Records for the exercise:

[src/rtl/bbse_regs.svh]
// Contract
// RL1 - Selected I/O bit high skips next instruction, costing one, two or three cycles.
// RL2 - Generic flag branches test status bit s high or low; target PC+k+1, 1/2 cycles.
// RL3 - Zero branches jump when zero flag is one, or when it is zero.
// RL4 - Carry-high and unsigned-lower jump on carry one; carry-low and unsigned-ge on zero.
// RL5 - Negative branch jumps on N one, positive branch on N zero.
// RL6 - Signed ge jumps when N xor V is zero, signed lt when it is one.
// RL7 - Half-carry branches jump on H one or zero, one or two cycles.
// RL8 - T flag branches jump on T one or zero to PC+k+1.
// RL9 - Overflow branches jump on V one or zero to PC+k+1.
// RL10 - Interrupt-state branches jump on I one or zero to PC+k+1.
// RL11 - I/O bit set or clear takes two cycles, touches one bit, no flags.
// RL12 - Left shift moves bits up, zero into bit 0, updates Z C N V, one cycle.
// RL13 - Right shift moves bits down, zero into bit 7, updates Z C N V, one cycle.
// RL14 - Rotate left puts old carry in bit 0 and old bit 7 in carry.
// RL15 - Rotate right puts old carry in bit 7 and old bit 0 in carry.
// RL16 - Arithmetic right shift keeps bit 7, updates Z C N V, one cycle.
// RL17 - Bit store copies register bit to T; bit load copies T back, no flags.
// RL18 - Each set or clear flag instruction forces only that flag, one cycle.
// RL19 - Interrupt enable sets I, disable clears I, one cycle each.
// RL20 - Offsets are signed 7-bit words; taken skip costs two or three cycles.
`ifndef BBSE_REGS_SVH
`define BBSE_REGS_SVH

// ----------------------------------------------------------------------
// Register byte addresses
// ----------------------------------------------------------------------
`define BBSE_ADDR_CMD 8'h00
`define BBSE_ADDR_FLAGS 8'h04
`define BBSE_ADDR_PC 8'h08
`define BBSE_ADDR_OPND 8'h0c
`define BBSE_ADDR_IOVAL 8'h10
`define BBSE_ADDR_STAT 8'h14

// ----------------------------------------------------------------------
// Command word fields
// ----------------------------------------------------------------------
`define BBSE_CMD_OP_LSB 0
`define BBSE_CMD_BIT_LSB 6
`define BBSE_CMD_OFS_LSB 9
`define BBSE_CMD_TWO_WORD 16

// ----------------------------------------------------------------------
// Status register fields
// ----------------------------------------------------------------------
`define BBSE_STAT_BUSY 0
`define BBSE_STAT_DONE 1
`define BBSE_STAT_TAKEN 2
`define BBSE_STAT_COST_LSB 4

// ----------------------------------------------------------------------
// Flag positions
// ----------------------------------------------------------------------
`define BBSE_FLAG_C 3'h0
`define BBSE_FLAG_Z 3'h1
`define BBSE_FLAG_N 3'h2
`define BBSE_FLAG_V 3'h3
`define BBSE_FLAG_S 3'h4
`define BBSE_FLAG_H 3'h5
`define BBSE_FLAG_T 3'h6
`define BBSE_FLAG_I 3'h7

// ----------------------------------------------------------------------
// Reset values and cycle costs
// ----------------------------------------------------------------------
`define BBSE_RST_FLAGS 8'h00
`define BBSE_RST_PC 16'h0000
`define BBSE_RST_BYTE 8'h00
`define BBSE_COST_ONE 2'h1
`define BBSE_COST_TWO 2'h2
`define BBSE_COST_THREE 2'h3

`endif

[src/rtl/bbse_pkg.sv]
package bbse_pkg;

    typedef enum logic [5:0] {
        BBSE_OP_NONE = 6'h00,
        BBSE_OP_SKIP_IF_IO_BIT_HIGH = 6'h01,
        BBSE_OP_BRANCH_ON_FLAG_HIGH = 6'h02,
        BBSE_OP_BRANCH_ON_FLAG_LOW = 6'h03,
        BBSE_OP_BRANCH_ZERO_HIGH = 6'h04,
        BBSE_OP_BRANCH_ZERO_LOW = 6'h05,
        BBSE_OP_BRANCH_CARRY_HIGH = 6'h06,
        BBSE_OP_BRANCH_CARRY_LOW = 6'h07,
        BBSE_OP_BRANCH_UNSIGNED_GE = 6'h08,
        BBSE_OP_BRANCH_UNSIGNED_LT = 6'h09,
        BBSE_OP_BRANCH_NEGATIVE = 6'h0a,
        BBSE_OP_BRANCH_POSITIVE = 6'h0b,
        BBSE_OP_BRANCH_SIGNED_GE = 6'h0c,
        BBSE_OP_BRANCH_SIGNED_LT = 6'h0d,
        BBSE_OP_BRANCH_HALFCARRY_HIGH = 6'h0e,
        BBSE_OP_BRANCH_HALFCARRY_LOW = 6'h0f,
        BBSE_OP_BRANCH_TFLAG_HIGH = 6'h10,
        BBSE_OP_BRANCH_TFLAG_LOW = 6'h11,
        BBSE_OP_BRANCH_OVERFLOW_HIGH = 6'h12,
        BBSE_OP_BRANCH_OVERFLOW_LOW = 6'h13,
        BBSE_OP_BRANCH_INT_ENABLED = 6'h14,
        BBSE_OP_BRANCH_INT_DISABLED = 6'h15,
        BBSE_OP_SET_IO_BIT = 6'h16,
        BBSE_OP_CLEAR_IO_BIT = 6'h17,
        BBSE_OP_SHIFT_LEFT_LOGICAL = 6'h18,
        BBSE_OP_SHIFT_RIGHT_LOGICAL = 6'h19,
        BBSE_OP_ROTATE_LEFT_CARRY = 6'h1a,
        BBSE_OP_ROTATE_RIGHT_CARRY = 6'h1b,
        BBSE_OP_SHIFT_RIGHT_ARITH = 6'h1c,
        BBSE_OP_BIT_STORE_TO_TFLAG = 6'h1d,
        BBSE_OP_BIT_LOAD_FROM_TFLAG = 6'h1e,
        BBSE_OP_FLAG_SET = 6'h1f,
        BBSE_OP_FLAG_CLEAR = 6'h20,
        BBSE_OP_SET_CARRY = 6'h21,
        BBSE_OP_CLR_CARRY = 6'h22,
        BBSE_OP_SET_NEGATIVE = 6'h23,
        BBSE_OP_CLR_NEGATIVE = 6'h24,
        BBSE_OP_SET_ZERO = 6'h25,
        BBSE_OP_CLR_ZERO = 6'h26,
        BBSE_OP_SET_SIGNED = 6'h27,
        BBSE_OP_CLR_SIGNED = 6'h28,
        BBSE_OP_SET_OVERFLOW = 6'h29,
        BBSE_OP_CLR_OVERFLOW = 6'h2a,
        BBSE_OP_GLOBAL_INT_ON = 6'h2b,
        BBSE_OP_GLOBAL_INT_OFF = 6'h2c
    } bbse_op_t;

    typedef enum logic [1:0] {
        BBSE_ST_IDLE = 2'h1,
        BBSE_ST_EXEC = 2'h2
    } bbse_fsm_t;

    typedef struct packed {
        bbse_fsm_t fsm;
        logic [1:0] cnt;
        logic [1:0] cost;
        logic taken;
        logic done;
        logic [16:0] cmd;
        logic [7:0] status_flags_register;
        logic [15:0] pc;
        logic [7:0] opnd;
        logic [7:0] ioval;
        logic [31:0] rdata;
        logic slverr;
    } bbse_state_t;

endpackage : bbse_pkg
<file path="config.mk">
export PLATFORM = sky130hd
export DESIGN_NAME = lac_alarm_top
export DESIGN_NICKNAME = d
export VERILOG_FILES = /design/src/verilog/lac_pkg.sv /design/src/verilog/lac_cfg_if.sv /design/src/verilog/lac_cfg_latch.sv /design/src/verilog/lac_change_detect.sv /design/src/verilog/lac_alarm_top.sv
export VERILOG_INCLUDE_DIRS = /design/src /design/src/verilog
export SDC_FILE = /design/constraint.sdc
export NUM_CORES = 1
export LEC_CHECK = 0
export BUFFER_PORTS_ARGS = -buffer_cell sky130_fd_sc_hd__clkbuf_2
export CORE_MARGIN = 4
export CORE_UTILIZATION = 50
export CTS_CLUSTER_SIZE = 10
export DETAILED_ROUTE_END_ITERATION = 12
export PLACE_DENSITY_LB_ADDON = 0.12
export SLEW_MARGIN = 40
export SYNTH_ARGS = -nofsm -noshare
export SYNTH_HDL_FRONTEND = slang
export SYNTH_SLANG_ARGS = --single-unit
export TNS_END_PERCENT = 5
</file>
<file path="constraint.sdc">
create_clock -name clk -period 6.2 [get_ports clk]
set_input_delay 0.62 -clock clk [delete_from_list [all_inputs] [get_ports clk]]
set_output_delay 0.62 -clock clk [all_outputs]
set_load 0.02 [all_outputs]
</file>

Your task: If a line comes after the one that contains "bit, no flags.", leave it out; return every line of the entries up to that point exactly, starting with the first, with that line included.

Response area:
[src/rtl/bbse_regs.svh]
// Contract
// RL1 - Selected I/O bit high skips next instruction, costing one, two or three cycles.
// RL2 - Generic flag branches test status bit s high or low; target PC+k+1, 1/2 cycles.
// RL3 - Zero branches jump when zero flag is one, or when it is zero.
// RL4 - Carry-high and unsigned-lower jump on carry one; carry-low and unsigned-ge on zero.
// RL5 - Negative branch jumps on N one, positive branch on N zero.
// RL6 - Signed ge jumps when N xor V is zero, signed lt when it is one.
// RL7 - Half-carry branches jump on H one or zero, one or two cycles.
// RL8 - T flag branches jump on T one or zero to PC+k+1.
// RL9 - Overflow branches jump on V one or zero to PC+k+1.
// RL10 - Interrupt-state branches jump on I one or zero to PC+k+1.
// RL11 - I/O bit set or clear takes two cycles, touches one bit, no flags.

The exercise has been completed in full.